Od spotkania minął jakoś tydzień.
Camila od tego czasu non stop mówi mi, że już nie pije. Miała takiego kaca, że wyglądała jak śmierć, więc powiedziałam jej, że zajmę się wszystkim w pracy, a ona niech odpocznie.
Na szczęście długo jej przekonywać nie musiałam, bo co chwila biegała do łazienki wymiotować.
Nie to, że ja się czułam jakoś super, ale na pewno byłam w lepszym stanie.
Gdy tylko zastępcy dowiedzieli się, że to ja tego dnia miałam rządzić- na chyba pół mieściny rozległ się chór wiwatów i krzyczenia mojego imienia.
Mam tylko nadzieję, że Brunetka tego nie słyszała, gdyż na pewno zrobiło by się jej przykro. Nie jest zła, po prostu ma w sobie za mało luzu. Raz postanowiłam zapytać Chłopaków, czy wiedzą czemu taka jest i czy była taka od zawsze. Nikt nie chciał za bardzo o tym gadać z początku, ale od kiedy zobaczyli, że jestem w porządku- jeden z nich napomknął, że Pani Szeryf nie zawsze taka była.
Ponoć zanim obieła to stanowisko, jaki i jakiś czas po tym- była wyluzowaną i luźną szefową. Wszystko zmieniło się od śmierci jednej z Zastępców. Z opowieści wiem, że była córką jednego z bogatszych biznesmenów w całym stanie, co też sprawiło, że mogła zostać jedną ze stróży prawa.
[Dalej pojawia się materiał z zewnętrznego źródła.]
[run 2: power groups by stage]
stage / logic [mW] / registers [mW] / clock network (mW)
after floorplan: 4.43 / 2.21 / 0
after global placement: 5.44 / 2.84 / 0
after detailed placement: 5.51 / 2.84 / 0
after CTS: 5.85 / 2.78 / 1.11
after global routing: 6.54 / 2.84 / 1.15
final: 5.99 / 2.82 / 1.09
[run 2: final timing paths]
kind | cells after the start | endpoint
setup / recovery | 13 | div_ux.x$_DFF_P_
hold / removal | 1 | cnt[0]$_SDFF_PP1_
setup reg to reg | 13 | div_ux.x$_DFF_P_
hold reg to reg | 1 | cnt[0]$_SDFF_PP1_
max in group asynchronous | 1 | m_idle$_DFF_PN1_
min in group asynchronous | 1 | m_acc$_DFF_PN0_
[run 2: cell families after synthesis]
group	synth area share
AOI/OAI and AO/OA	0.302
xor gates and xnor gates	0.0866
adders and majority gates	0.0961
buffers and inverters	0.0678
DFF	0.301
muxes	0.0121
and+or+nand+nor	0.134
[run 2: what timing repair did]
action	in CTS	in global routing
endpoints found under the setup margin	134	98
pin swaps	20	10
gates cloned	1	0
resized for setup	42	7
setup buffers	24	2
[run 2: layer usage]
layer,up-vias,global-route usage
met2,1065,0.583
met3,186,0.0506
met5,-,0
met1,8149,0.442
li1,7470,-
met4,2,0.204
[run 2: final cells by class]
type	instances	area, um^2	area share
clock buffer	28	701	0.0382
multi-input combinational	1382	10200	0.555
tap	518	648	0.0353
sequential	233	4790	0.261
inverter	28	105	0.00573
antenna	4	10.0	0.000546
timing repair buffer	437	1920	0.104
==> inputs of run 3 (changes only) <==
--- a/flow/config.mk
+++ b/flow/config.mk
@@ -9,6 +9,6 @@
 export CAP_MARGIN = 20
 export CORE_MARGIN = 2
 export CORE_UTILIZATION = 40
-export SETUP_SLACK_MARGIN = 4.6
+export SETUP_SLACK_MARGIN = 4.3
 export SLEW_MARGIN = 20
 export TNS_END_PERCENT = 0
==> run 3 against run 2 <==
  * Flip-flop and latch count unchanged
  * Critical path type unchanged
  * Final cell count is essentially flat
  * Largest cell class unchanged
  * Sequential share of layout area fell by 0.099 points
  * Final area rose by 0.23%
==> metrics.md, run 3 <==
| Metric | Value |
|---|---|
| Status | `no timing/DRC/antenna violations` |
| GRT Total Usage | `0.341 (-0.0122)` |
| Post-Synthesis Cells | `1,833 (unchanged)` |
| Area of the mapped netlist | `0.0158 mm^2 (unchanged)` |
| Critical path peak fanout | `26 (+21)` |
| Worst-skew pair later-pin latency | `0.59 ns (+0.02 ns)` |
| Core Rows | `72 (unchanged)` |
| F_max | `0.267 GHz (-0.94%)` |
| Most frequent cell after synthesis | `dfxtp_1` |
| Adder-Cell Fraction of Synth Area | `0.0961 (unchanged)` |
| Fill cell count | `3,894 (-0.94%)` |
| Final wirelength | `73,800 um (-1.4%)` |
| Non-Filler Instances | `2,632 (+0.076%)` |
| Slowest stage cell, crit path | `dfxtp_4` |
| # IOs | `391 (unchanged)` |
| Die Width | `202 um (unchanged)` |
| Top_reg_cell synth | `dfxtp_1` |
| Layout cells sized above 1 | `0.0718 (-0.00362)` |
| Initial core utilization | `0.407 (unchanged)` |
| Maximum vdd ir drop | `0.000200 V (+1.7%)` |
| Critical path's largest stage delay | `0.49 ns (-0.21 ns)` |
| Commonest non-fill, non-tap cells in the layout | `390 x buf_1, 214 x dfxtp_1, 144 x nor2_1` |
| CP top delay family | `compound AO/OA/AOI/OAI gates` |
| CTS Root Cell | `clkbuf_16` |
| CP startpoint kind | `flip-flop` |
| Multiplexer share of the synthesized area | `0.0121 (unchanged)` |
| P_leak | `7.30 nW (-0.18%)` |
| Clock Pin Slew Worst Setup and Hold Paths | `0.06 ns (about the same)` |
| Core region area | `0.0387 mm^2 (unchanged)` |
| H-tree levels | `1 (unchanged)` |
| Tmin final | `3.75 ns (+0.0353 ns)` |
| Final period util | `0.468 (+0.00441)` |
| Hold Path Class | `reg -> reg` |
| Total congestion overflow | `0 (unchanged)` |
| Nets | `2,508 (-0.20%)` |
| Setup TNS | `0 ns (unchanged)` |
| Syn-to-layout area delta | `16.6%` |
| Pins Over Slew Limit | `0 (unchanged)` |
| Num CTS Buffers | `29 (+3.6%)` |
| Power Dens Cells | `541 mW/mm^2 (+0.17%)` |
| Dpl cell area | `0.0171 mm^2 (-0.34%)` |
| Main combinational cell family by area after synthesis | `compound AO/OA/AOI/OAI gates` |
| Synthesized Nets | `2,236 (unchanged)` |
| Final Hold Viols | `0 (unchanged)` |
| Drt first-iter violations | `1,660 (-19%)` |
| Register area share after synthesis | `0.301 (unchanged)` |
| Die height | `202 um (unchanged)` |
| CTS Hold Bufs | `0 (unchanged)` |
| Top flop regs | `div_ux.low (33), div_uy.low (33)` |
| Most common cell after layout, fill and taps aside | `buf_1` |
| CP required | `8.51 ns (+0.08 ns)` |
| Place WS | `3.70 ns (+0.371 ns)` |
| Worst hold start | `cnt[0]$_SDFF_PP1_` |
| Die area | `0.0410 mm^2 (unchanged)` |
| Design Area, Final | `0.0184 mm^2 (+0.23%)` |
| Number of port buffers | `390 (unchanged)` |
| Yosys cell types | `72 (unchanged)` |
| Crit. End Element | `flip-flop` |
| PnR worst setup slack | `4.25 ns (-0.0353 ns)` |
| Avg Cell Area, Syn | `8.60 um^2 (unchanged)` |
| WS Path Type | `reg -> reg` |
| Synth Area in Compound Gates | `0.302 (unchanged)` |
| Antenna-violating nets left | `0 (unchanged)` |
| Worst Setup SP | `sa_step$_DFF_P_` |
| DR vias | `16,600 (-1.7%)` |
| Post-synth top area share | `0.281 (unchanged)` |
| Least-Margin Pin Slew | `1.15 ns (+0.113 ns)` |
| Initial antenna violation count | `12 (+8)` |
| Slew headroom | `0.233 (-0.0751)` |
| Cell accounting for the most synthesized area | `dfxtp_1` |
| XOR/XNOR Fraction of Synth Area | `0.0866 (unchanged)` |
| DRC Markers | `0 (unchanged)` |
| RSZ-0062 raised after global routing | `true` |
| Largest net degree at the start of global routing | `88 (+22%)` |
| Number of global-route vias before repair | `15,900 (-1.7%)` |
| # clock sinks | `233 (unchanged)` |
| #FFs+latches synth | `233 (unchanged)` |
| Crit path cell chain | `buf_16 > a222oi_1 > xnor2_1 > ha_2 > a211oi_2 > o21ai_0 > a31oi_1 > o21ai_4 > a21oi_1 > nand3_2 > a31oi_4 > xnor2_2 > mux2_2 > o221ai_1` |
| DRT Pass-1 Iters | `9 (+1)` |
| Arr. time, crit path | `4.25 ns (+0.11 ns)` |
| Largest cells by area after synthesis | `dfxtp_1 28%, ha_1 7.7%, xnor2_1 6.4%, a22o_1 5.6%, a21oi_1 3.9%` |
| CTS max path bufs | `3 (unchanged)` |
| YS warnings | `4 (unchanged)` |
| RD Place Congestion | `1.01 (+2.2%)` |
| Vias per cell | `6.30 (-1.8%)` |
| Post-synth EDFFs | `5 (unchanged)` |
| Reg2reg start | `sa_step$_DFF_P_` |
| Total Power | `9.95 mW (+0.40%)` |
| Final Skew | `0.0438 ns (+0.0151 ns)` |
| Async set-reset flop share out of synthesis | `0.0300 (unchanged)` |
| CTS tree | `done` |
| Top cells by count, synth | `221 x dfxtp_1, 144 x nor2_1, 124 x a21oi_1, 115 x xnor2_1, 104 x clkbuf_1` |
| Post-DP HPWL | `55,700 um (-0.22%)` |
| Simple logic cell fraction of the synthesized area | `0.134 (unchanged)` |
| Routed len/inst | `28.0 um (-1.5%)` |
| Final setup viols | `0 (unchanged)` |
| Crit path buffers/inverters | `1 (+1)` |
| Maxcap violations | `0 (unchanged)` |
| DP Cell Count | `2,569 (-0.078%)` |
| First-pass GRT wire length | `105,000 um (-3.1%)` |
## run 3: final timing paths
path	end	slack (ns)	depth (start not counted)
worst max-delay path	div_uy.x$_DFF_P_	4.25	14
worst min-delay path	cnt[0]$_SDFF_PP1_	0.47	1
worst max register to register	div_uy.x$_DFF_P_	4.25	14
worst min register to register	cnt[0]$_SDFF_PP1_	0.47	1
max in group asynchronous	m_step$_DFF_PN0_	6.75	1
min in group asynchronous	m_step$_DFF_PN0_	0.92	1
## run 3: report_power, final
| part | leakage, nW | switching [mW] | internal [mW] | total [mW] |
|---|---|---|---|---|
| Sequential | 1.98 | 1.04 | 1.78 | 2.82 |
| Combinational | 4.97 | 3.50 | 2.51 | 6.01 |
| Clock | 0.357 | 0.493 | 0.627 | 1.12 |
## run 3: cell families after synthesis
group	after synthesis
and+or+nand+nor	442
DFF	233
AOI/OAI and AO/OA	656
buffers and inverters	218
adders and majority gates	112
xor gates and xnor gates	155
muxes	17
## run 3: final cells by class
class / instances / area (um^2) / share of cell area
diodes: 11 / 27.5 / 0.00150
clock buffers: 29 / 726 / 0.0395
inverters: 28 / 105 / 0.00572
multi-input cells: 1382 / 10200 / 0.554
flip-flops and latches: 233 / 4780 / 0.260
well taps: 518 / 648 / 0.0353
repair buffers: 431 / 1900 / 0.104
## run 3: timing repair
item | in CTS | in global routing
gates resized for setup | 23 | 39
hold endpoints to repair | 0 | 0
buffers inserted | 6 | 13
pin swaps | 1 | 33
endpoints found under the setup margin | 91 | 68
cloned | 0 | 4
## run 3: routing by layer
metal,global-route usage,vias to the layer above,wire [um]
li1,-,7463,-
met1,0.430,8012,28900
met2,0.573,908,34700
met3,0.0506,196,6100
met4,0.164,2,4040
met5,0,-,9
This is an optimization exercise on Yosys and OpenROAD, whose aim is small area and a short achievable clock period, not a production implementation.
Function was checked by simulation only, so behaviour that the tests miss may differ from the original.
Power figures rest on the tool's default switching activity, not on a simulated workload.

== maple ==
## cam_search_top
module cam_search_top #(
  parameter int CAM_SIZE = 64
) (
  input  logic         aclk,
  input  logic         areset,
  input  logic [31:0]  update_num,
  input  logic [2:0]   state,
  input  logic         s_tvalid,
  input  logic [511:0] s_tdata,
  output logic         m_tvalid,
  output logic [511:0] m_tdata,
  output logic         update_all_end
);
  logic [3:0]  bank_we;
  logic        srch_beat;
  logic        done_pulse;
  logic        echo_pulse;
  logic [63:0] hit;
  logic [6:0]  idx;
  logic        idx_vld;
  cam_control u_ctl (
    .aclk       (aclk),
    .areset     (areset),
    .state      (state),
    .update_num (update_num),
    .s_tvalid   (s_tvalid),
    .s_lo       (s_tdata[31:0]),
    .bank_we    (bank_we),
    .srch_beat  (srch_beat),
    .done_pulse (done_pulse),
    .echo_pulse (echo_pulse)
  );
  cam_entry_array u_arr (
    .aclk    (aclk),
    .bank_we (bank_we),
    .wr_data (s_tdata),
    .key     (s_tdata[31:0]),
    .hit     (hit)
  );
  cam_match_encoder u_enc (
    .aclk      (aclk),
    .areset    (areset),
    .srch_beat (srch_beat),
    .hit       (hit),
    .idx       (idx),
    .idx_vld   (idx_vld)
  );
  cam_result_stage u_res (
    .aclk           (aclk),
    .areset         (areset),
    .idx            (idx),
    .idx_vld        (idx_vld),
    .done_pulse     (done_pulse),
    .echo_pulse     (echo_pulse),
    .is_load        (state[0]),
    .s_hi           (s_tdata[511:32]),
    .m_tvalid       (m_tvalid),
    .m_tdata        (m_tdata),
    .update_all_end (update_all_end)
  );
endmodule
clock: 3.6 ns
lec_check: 0
cap_margin: 20
core_margin: 2
core_utilization: 70
setup_slack_margin: 1.5
slew_margin: 20
standard.sh (not shown) runs the stock make flow with config.mk's settings and CLKGATE_MAP_FILE= SYNTH_SCRIPT=/design/flow/synth_recipe.tcl, a recipe that flattens the netlist after the stock synthesis.
==> flow/flow/run.sh <==
#!/bin/bash
# The standard layout with three changes: inputs buffered with buf_1 and
# outputs with buf_4 (instead of the default delay cell), and larger clock
# sink clusters without dummy loads in the clock tree.
set -euo pipefail
W=$(pwd)
export PRE_GLOBAL_PLACE_TCL=$W/flow/pre_gp.tcl
export BUFFER_PORTS_ARGS="-outputs -buffer_cell sky130_fd_sc_hd__buf_4"
export CTS_ARGS="-sink_clustering_enable -repair_clock_nets -sink_clustering_size 25 -sink_clustering_max_diameter 100 -dont_use_dummy_load"
bash standard.sh > $W/standard.log 2>&1
==> flow/flow/pre_gp.tcl <==
# Runs before global placement's own port buffering: buffer the inputs with
# buf_1 here, after the usual removal of synthesis buffers, and make the
# script's later remove_buffers a no-op so these buffers stay. The script's
# own buffer_ports then buffers the outputs only (BUFFER_PORTS_ARGS).
if { $::env(GPL_TIMING_DRIVEN) } {
  remove_buffers
}
buffer_ports -inputs -buffer_cell sky130_fd_sc_hd__buf_1
rename remove_buffers my_flow_remove_buffers
proc remove_buffers {args} {}
--- input diff maple..yarrow ---
- CORE_UTILIZATION: 70 -> 78
Notes after the runs:
The peak clock frequency supported by timing in yarrow was lower than what maple gave. From maple to yarrow the numbers moved as follows: data required time at the worst endpoint went up 20 ps, wire length after detailed routing went up 16000 um. Looking at worst setup slack across maple and yarrow, the one that comes out higher is maple. For maple, the first element of the critical path was s_tdata[24], unlike yarrow, where it was s_tdata[11]. Number of hold buffers added after CTS: maple vs yarrow, no meaningful difference. Per-cell routed wire length, maple and yarrow, lower one = maple.
This is an optimization exercise on Yosys and OpenROAD, whose aim is small area, not a production implementation.
Only simulation tests tie the RTL to the original design; equivalence was not proved.
No driver is modelled on the clock port, so clocking that relies on it looks cheaper here than on a real chip.
Power is estimated from default activity; no workload was simulated.

File: flow/config.mk
export PLATFORM = sky130hd
export DESIGN_NAME = bypass_regfile_sb
export DESIGN_NICKNAME = bypass_regfile_sb
export VERILOG_FILES = /design/flow/design.v
export SDC_FILE = /design/flow/constraint.sdc
export NUM_CORES = 4
export LEC_CHECK = 0
export CAP_MARGIN = 10
export CORE_MARGIN = 2
export CORE_UTILIZATION = 50
export SLEW_MARGIN = 10
export SYNTH_HIERARCHICAL = 1
export SYNTH_MINIMUM_KEEP_SIZE = 0
File: flow/constraint.sdc
create_clock -name core_clock -period 7.5 [get_ports {clk}]
set_input_delay 1.5000 -clock core_clock [delete_from_list [all_inputs] [get_ports {clk}]]
set_output_delay 1.5000 -clock core_clock [all_outputs]
set_load 0.01 [all_outputs]
File: flow/design.v
module brf_inv (input logic a, output logic y);
    assign y = ~a;
endmodule
module brf_nor2 (input logic a, b, output logic y);
    assign y = ~(a | b);
endmodule
module brf_nor3 (input logic a, b, c, output logic y);
    assign y = ~(a | b | c);
endmodule
module brf_nand2 (input logic a, b, output logic y);
    assign y = ~(a & b);
endmodule
module brf_nand3 (input logic a, b, c, output logic y);
    assign y = ~(a & b & c);
endmodule
module brf_nand4 (input logic a, b, c, d, output logic y);
    assign y = ~(a & b & c & d);
endmodule
module brf_or3 (input logic a, b, c, output logic y);
    assign y = a | b | c;
endmodule
module brf_ao21 (input logic a1, a2, b, output logic y);
    assign y = (a1 & a2) | b;
endmodule
module brf_ao31 (input logic a1, a2, a3, b, output logic y);
    assign y = (a1 & a2 & a3) | b;
endmodule
module brf_ao22 (input logic a1, a2, b1, b2, output logic y);
    assign y = (a1 & a2) | (b1 & b2);
endmodule
module brf_aoi222 (input logic a1, a2, b1, b2, c1, c2, output logic y);
    assign y = ~((a1 & a2) | (b1 & b2) | (c1 & c2));
endmodule
module brf_ao2111 (input logic a1, a2, b, c, d, output logic y);
    assign y = (a1 & a2) | b | c | d;
endmodule
module brf_pre2 (input logic [1:0] a, output logic [3:0] yn, output logic [3:0] y);
    logic [1:0] an;
    brf_inv u_i0 (.a(a[0]), .y(an[0]));
    brf_inv u_i1 (.a(a[1]), .y(an[1]));
    brf_nand2 u_0 (.a(an[0]), .b(an[1]), .y(yn[0]));
    brf_nand2 u_1 (.a(a[0]),  .b(an[1]), .y(yn[1]));
    brf_nand2 u_2 (.a(an[0]), .b(a[1]),  .y(yn[2]));
    brf_nand2 u_3 (.a(a[0]),  .b(a[1]),  .y(yn[3]));
    for (genvar j = 0; j < 4; j++) begin : g_p
        brf_inv u (.a(yn[j]), .y(y[j]));
    end
endmodule
module brf_pre3e (input logic [2:0] a, input logic en, output logic [7:0] yn,
                  output logic [7:0] y);
    logic [2:0] an;
    brf_inv u_i0 (.a(a[0]), .y(an[0]));
    brf_inv u_i1 (.a(a[1]), .y(an[1]));
    brf_inv u_i2 (.a(a[2]), .y(an[2]));
    for (genvar k = 0; k < 8; k++) begin : g_k
        brf_nand4 u (
            .a(k[0] ? a[0] : an[0]),
            .b(k[1] ? a[1] : an[1]),
            .c(k[2] ? a[2] : an[2]),
            .d(en),
            .y(yn[k])
        );
        brf_inv u_p (.a(yn[k]), .y(y[k]));
    end
endmodule
module brf_pre3 (input logic [2:0] a, output logic [7:0] yn, output logic [7:0] y);
    logic [2:0] an;
    brf_inv u_i0 (.a(a[0]), .y(an[0]));
    brf_inv u_i1 (.a(a[1]), .y(an[1]));
    brf_inv u_i2 (.a(a[2]), .y(an[2]));
    for (genvar k = 0; k < 8; k++) begin : g_k
        brf_nand3 u (
            .a(k[0] ? a[0] : an[0]),
            .b(k[1] ? a[1] : an[1]),
            .c(k[2] ? a[2] : an[2]),
            .y(yn[k])
        );
        brf_inv u_p (.a(yn[k]), .y(y[k]));
    end
endmodule
module brf_or31p (
    input  logic [31:1] d,
    input  logic [31:1] s,
    output logic [2:0]  o
);
    logic [10:0] n;
    for (genvar k = 0; k < 10; k++) begin : g_a
        brf_aoi222 u (
            .a1(d[3*k+1]), .a2(s[3*k+1]),
            .b1(d[3*k+2]), .b2(s[3*k+2]),
            .c1(d[3*k+3]), .c2(s[3*k+3]),
            .y (n[k])
        );
    end
    brf_nand2 u_b (.a(d[31]), .b(s[31]), .y(n[10]));
    brf_nand4 u_n0 (.a(n[0]), .b(n[1]), .c(n[2]),  .d(n[3]), .y(o[0]));
    brf_nand4 u_n1 (.a(n[4]), .b(n[5]), .c(n[6]),  .d(n[7]), .y(o[1]));
    brf_nand3 u_n2 (.a(n[8]), .b(n[9]), .c(n[10]),           .y(o[2]));
endmodule
module brf_or31 (
    input  logic [31:1] d,
    input  logic [31:1] s,
    output logic        y
);
    logic [2:0] o;
    brf_or31p u_p (.d(d), .s(s), .o(o));
    brf_or3   u_o (.a(o[0]), .b(o[1]), .c(o[2]), .y(y));
endmodule
module brf_rdbit (
    input  logic [31:1] d,
    input  logic [31:1] s,
    input  logic        bd,
    input  logic        bs,
    output logic        y
);
    logic [2:0] o;
    brf_or31p  u_p (.d(d), .s(s), .o(o));
    brf_ao2111 u_o (.a1(bd), .a2(bs), .b(o[0]), .c(o[1]), .d(o[2]), .y(y));
endmodule
module bypass_regfile_sb #(
    parameter int DATA_W   = 32,
    parameter int ADDR_W   = 5,
    parameter int NUM_RD   = 2,
    parameter int ZERO_REG = 1,
    parameter int BYPASS   = 1
) (
    input  logic                     clk,
    input  logic                     reset,
    input  logic                     we,
    input  logic [ADDR_W-1:0]        waddr,
    input  logic [DATA_W-1:0]        wdata,
    input  logic [NUM_RD*ADDR_W-1:0] raddr,
    input  logic [NUM_RD-1:0]        rd_en,
    output logic [NUM_RD*DATA_W-1:0] rdata,
    input  logic                     pend_set,
    input  logic [ADDR_W-1:0]        pend_addr,
    input  logic                     pend_flush,
    output logic [NUM_RD-1:0]        busy,
    output logic                     stall,
    output logic [ADDR_W:0]          pend_cnt
);
    localparam int DEPTH = 32;
    logic [DEPTH-1:1][DATA_W-1:0] regs_q, regs_d;
    logic [DEPTH-1:1]             pend_q, pend_d;
    logic [4:0]                   cnt_q, cnt_d;
    logic nreset, we_nr, ps_nr, nfr;
    brf_inv   u_nreset (.a(reset), .y(nreset));
    assign we_nr = we & nreset;            
    assign ps_nr = pend_set & nreset;      
    assign nfr   = ~(pend_flush | reset);  
    logic [3:0] wlo_n, wlo, plo_n, plo;
    logic [7:0] whi_n, whi, wrhi_n, wrhi, phi_n, phi;
    brf_pre2  u_wlo  (.a(waddr[1:0]),     .yn(wlo_n), .y(wlo));
    brf_pre3e u_whi  (.a(waddr[4:2]),     .en(we),    .yn(whi_n),  .y(whi));
    brf_pre3e u_wrhi (.a(waddr[4:2]),     .en(we_nr), .yn(wrhi_n), .y(wrhi));
    brf_pre2  u_plo  (.a(pend_addr[1:0]), .yn(plo_n), .y(plo));
    brf_pre3e u_phi  (.a(pend_addr[4:2]), .en(ps_nr), .yn(phi_n),  .y(phi));
    logic [DEPTH-1:1] wen_n, ld_n, ld, hold_n, hold, pset;
    for (genvar r = 1; r < DEPTH; r++) begin : g_row
        brf_nand2 u_wen  (.a(wlo[r%4]),  .b(whi[r/4]),  .y(wen_n[r]));
        brf_nand2 u_ldn  (.a(wlo[r%4]),  .b(wrhi[r/4]), .y(ld_n[r]));
        brf_inv   u_ld   (.a(ld_n[r]),   .y(ld[r]));
        brf_nand2 u_hn   (.a(wen_n[r]),  .b(nreset),    .y(hold_n[r]));
        brf_inv   u_hold (.a(hold_n[r]), .y(hold[r]));
        brf_nor2  u_pset (.a(plo_n[r%4]), .b(phi_n[r/4]), .y(pset[r]));
        brf_ao31  u_pd   (.a1(pend_q[r]), .a2(wen_n[r]), .a3(nfr), .b(pset[r]),
                          .y(pend_d[r]));
        for (genvar b = 0; b < DATA_W; b++) begin : g_bit
            brf_ao22 u_st (
                .a1(ld[r]),   .a2(wdata[b]),
                .b1(hold[r]), .b2(regs_q[r][b]),
                .y (regs_d[r][b])
            );
        end
    end
    always_ff @(posedge clk) begin
        regs_q <= regs_d;
        pend_q <= pend_d;
    end
    logic dec, ppa, inc, ps_any;
    brf_or31 u_dec (.d(pend_q), .s(ld),   .y(dec));
    brf_or31 u_ppa (.d(pend_q), .s(pset), .y(ppa));
    assign ps_any = ps_nr & (pend_addr != 5'd0);
    assign inc    = ps_any & ~(ppa & ~(we & (waddr == pend_addr)));
    always_comb begin
        if (reset)            cnt_d = 5'd0;
        else if (pend_flush)  cnt_d = 5'(ps_any);
        else if (inc && !dec) cnt_d = cnt_q + 5'd1;
        else if (dec && !inc) cnt_d = cnt_q - 5'd1;
        else                  cnt_d = cnt_q;
    end
    always_ff @(posedge clk) begin
        cnt_q <= cnt_d;
    end
    assign pend_cnt = {1'b0, cnt_q};
    for (genvar i = 0; i < NUM_RD; i++) begin : g_rd
        logic [ADDR_W-1:0] ra;
        logic [3:0]        lo_n, lo;
        logic [7:0]        hi_n, hi;
        logic [DEPTH-1:1]  sel_n, sel;
        logic              byp_n, byp;
        assign ra = raddr[i*ADDR_W +: ADDR_W];
        brf_pre2 u_lo (.a(ra[1:0]), .yn(lo_n), .y(lo));
        brf_pre3 u_hi (.a(ra[4:2]), .yn(hi_n), .y(hi));
        for (genvar r = 1; r < DEPTH; r++) begin : g_sel
            brf_nand3 u_seln (.a(lo[r%4]), .b(hi[r/4]), .c(wen_n[r]), .y(sel_n[r]));
            brf_inv   u_sel  (.a(sel_n[r]), .y(sel[r]));
        end
        assign byp_n = ~(we & (ra == waddr) & (ra != 5'd0));
        brf_inv u_byp (.a(byp_n), .y(byp));
        for (genvar b = 0; b < DATA_W; b++) begin : g_bit
            logic [DEPTH-1:1] col;
            for (genvar r = 1; r < DEPTH; r++) begin : g_c
                assign col[r] = regs_q[r][b];
            end
            brf_rdbit u_rd (
                .d(col), .s(sel), .bd(wdata[b]), .bs(byp),
                .y(rdata[i*DATA_W + b])
            );
        end
        brf_or31 u_busy (.d(pend_q), .s(sel), .y(busy[i]));
    end
    assign stall = (busy[0] & rd_en[0]) | (busy[1] & rd_en[1]);
endmodule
Była nim ponad rok wcześniej, zanim dołączyła Camila i pomagała jej w ogarnięciu wszystkiego po śmierci ojca.
Były też w związku, choć żadna z nich otwarcie tego nie przyznała, a było po nich widać.
Niezbyt chcieli mi powiedzieć jak umarła ta dziewczyna, jedyne co to pokazali mi jej tablicę pamiątkową, która znajdowała się na ścianie poległych oraz ogromny, pozłacany nagrobek w jednej z części cmentarza, gdzie chowani są zasłużeni obywatele i stróże prawa.
Dziwi mnie, że jeszcze tych pozłacanych części nikt nie ukradł, ale wytłumaczono mi, że wszyscy dażyli dziewczynę sympatią i szacunkiem.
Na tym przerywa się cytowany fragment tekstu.